Community help needed to improve the care of people with special needs

Opinion Saturday 12/November/2016 22:50 PM
By: Times News Service
Community help needed to improve the care of people with special needs

The community has been asked to help in the effort to empower people with disability. Making the appeal last Thursday, the National Committee for the Welfare of the Disabled sought the support of the community urging it to play its part in improving the services “provided to people with disability.”
The struggle to empower people with disability starts with children born with both physical and mental problems. It goes beyond lip service and the meetings of national committees. There are not enough schools for disabled children. The existing schools that cater to them do not have enough qualified teachers, either.
For example, the common types of disabilities in Oman are children born with autism and Down Syndrome. At the few schools that cater to these needs, most of the personnel are “minders” but classified as teachers for parents by these institutions. They are more a day-care centre than an actual place of learning.
The other disturbing factor about private institutions for children with special needs is that they charge exorbitant fees that are beyond the pockets of many parents.
Sadly, the birth of a disabled child does not take into consideration the earnings of parents. Hence, young couples with their first child being disabled go through a challenging time. It starts with the psychology of raising such a child, sleepless nights and the last thing they need is to arrange finances they cannot afford on their own for their education.
The other common factor is that classes mix up children with different disabilities not acknowledging that each category needs different attention. Most importantly, their needs are separate and cannot be streamlined. Then there are issues of having the right space, technology, specialised playground and extra care. For instance, truly qualified teachers would tell you an autistic child or one with Down Syndrome needs three times the attention one would normally reserve for a normal child. Then they are those with attention deficiencies, development and intellectual delays.
But equally important, the few schools that accept children with special needs do not work and collaborate with parents. Neither are any governmental or private agencies.

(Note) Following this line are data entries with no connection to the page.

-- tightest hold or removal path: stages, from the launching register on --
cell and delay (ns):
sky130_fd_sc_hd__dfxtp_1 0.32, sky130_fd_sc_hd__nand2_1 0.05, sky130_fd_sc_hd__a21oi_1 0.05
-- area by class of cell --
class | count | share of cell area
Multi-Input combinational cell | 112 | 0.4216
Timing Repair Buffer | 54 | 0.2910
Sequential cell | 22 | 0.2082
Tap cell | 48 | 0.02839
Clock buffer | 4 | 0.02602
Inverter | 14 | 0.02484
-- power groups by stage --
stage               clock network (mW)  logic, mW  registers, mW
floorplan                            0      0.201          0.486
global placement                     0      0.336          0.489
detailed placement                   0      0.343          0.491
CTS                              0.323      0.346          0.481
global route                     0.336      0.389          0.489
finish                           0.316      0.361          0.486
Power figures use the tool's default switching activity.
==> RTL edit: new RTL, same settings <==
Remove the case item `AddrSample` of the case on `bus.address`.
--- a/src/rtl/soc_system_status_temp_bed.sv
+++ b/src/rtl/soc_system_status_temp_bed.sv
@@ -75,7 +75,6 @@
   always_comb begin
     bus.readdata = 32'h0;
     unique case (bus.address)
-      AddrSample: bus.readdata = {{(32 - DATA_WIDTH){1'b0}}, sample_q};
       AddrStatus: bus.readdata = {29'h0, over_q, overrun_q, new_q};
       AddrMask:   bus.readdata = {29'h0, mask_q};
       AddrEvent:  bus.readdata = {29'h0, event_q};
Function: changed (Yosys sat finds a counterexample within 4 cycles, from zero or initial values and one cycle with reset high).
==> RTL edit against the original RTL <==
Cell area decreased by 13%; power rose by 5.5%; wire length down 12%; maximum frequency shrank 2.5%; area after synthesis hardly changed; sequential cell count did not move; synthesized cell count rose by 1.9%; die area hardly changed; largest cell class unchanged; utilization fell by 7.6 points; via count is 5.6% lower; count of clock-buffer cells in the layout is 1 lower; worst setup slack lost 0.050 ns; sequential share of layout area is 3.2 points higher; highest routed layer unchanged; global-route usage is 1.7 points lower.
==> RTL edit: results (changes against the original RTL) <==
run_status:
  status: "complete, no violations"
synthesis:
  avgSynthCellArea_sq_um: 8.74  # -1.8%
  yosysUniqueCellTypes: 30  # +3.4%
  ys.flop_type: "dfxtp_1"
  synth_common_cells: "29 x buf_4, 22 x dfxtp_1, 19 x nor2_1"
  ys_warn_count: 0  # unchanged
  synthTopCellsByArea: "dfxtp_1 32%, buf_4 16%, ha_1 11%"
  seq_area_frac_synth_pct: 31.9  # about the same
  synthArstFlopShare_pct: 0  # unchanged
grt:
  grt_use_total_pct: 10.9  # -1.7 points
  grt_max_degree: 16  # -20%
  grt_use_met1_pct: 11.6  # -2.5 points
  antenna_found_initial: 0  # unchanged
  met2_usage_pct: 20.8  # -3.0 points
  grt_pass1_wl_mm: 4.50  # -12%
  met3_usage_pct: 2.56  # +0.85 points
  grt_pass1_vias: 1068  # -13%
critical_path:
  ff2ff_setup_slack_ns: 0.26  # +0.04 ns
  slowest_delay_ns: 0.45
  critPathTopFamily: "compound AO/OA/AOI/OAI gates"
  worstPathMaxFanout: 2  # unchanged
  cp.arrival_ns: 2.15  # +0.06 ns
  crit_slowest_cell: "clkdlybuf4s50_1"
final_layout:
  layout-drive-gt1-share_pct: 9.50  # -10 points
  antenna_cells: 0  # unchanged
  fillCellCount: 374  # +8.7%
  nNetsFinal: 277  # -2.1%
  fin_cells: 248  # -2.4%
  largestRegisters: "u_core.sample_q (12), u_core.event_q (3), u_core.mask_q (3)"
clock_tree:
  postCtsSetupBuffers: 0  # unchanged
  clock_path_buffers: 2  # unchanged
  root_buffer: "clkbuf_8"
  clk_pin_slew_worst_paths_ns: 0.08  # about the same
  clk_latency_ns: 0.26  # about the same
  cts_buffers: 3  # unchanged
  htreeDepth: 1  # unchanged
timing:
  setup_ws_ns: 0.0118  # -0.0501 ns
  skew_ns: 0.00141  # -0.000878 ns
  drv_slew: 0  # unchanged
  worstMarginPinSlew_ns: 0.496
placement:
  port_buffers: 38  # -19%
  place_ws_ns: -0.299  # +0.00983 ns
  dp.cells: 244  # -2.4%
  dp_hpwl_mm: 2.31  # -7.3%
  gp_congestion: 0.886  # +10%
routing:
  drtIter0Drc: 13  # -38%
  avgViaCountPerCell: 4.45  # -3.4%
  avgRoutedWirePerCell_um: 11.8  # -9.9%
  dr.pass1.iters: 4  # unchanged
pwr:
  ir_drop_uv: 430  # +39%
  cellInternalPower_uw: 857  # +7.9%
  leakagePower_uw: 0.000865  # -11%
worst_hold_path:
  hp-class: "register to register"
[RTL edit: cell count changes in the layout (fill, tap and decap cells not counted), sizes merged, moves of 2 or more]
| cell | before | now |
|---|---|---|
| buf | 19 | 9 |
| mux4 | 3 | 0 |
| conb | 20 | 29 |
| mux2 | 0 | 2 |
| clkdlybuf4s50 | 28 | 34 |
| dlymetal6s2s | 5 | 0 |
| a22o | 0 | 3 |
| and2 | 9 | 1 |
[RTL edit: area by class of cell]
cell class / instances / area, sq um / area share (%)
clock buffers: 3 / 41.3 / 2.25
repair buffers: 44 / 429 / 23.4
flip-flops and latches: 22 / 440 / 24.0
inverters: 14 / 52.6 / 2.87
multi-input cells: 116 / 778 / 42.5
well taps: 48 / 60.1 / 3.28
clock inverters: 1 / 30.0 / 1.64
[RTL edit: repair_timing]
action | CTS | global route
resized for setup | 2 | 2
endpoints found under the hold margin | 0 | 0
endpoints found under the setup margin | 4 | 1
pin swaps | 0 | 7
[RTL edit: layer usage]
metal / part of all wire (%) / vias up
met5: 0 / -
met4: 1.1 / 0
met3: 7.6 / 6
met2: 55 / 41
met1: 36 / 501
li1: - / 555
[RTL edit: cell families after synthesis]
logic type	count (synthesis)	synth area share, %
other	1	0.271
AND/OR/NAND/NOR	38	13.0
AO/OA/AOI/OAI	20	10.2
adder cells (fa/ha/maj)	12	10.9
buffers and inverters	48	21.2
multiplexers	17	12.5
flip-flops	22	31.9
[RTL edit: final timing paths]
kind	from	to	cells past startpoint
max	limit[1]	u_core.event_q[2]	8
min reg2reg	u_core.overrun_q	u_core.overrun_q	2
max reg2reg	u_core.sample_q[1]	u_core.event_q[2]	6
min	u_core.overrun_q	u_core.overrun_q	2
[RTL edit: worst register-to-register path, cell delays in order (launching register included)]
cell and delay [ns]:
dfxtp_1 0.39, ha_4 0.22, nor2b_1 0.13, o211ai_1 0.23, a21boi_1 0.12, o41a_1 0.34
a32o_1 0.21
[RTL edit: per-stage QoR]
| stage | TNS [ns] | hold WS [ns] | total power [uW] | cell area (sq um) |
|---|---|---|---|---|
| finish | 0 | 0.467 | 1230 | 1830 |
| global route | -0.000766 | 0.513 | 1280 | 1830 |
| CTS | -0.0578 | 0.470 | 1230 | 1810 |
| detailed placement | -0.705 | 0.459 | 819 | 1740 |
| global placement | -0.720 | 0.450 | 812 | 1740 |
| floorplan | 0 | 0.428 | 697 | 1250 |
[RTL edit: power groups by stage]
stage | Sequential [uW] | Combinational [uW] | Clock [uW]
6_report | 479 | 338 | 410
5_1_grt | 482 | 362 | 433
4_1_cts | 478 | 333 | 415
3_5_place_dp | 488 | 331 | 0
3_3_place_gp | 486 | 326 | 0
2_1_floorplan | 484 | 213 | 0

Parents are left to their own devices to deal with the everyday turmoil of raising a disabled child. If it takes a lot to teach such children in just a few hours a day it is certainly a battlefield at home.
They need the power of mutual sharing to deal with the feelings of isolation, anxieties, confusion and even bitterness. Emotional and information support is as important as schooling for their children.
Though the common disabilities, such as autism and Down Syndrome, are well known in Oman, many parents have to deal with other severities, such as cerebral palsy, dyslexia and Tourette Syndrome. Some of the parents do not even know that their children have problems because they cannot recognise the symptoms of a child that has more complex problems like temper tantrums or an obsessive compulsive disorder. They just associate it with disobedience or just mischief. As they grow up to adolescence, the problem becomes harder to contain.
This is where community centres are badly needed for parents to just step out of their houses and drive a short distance to get help instead for their special need children. When the Ministry of Health introduced the health centres in the communities in the 1990s it has removed the inconvenience of patients driving to major hospitals in Muscat for 800,000 residents. A similar scheme is needed to satisfy the needs for disability for information dissemination, experience sharing, early intervention services, training and therapy. Such disability services right in the communities would make parents cope better with the upbringing of their disabled children and give them hope knowing that help is near.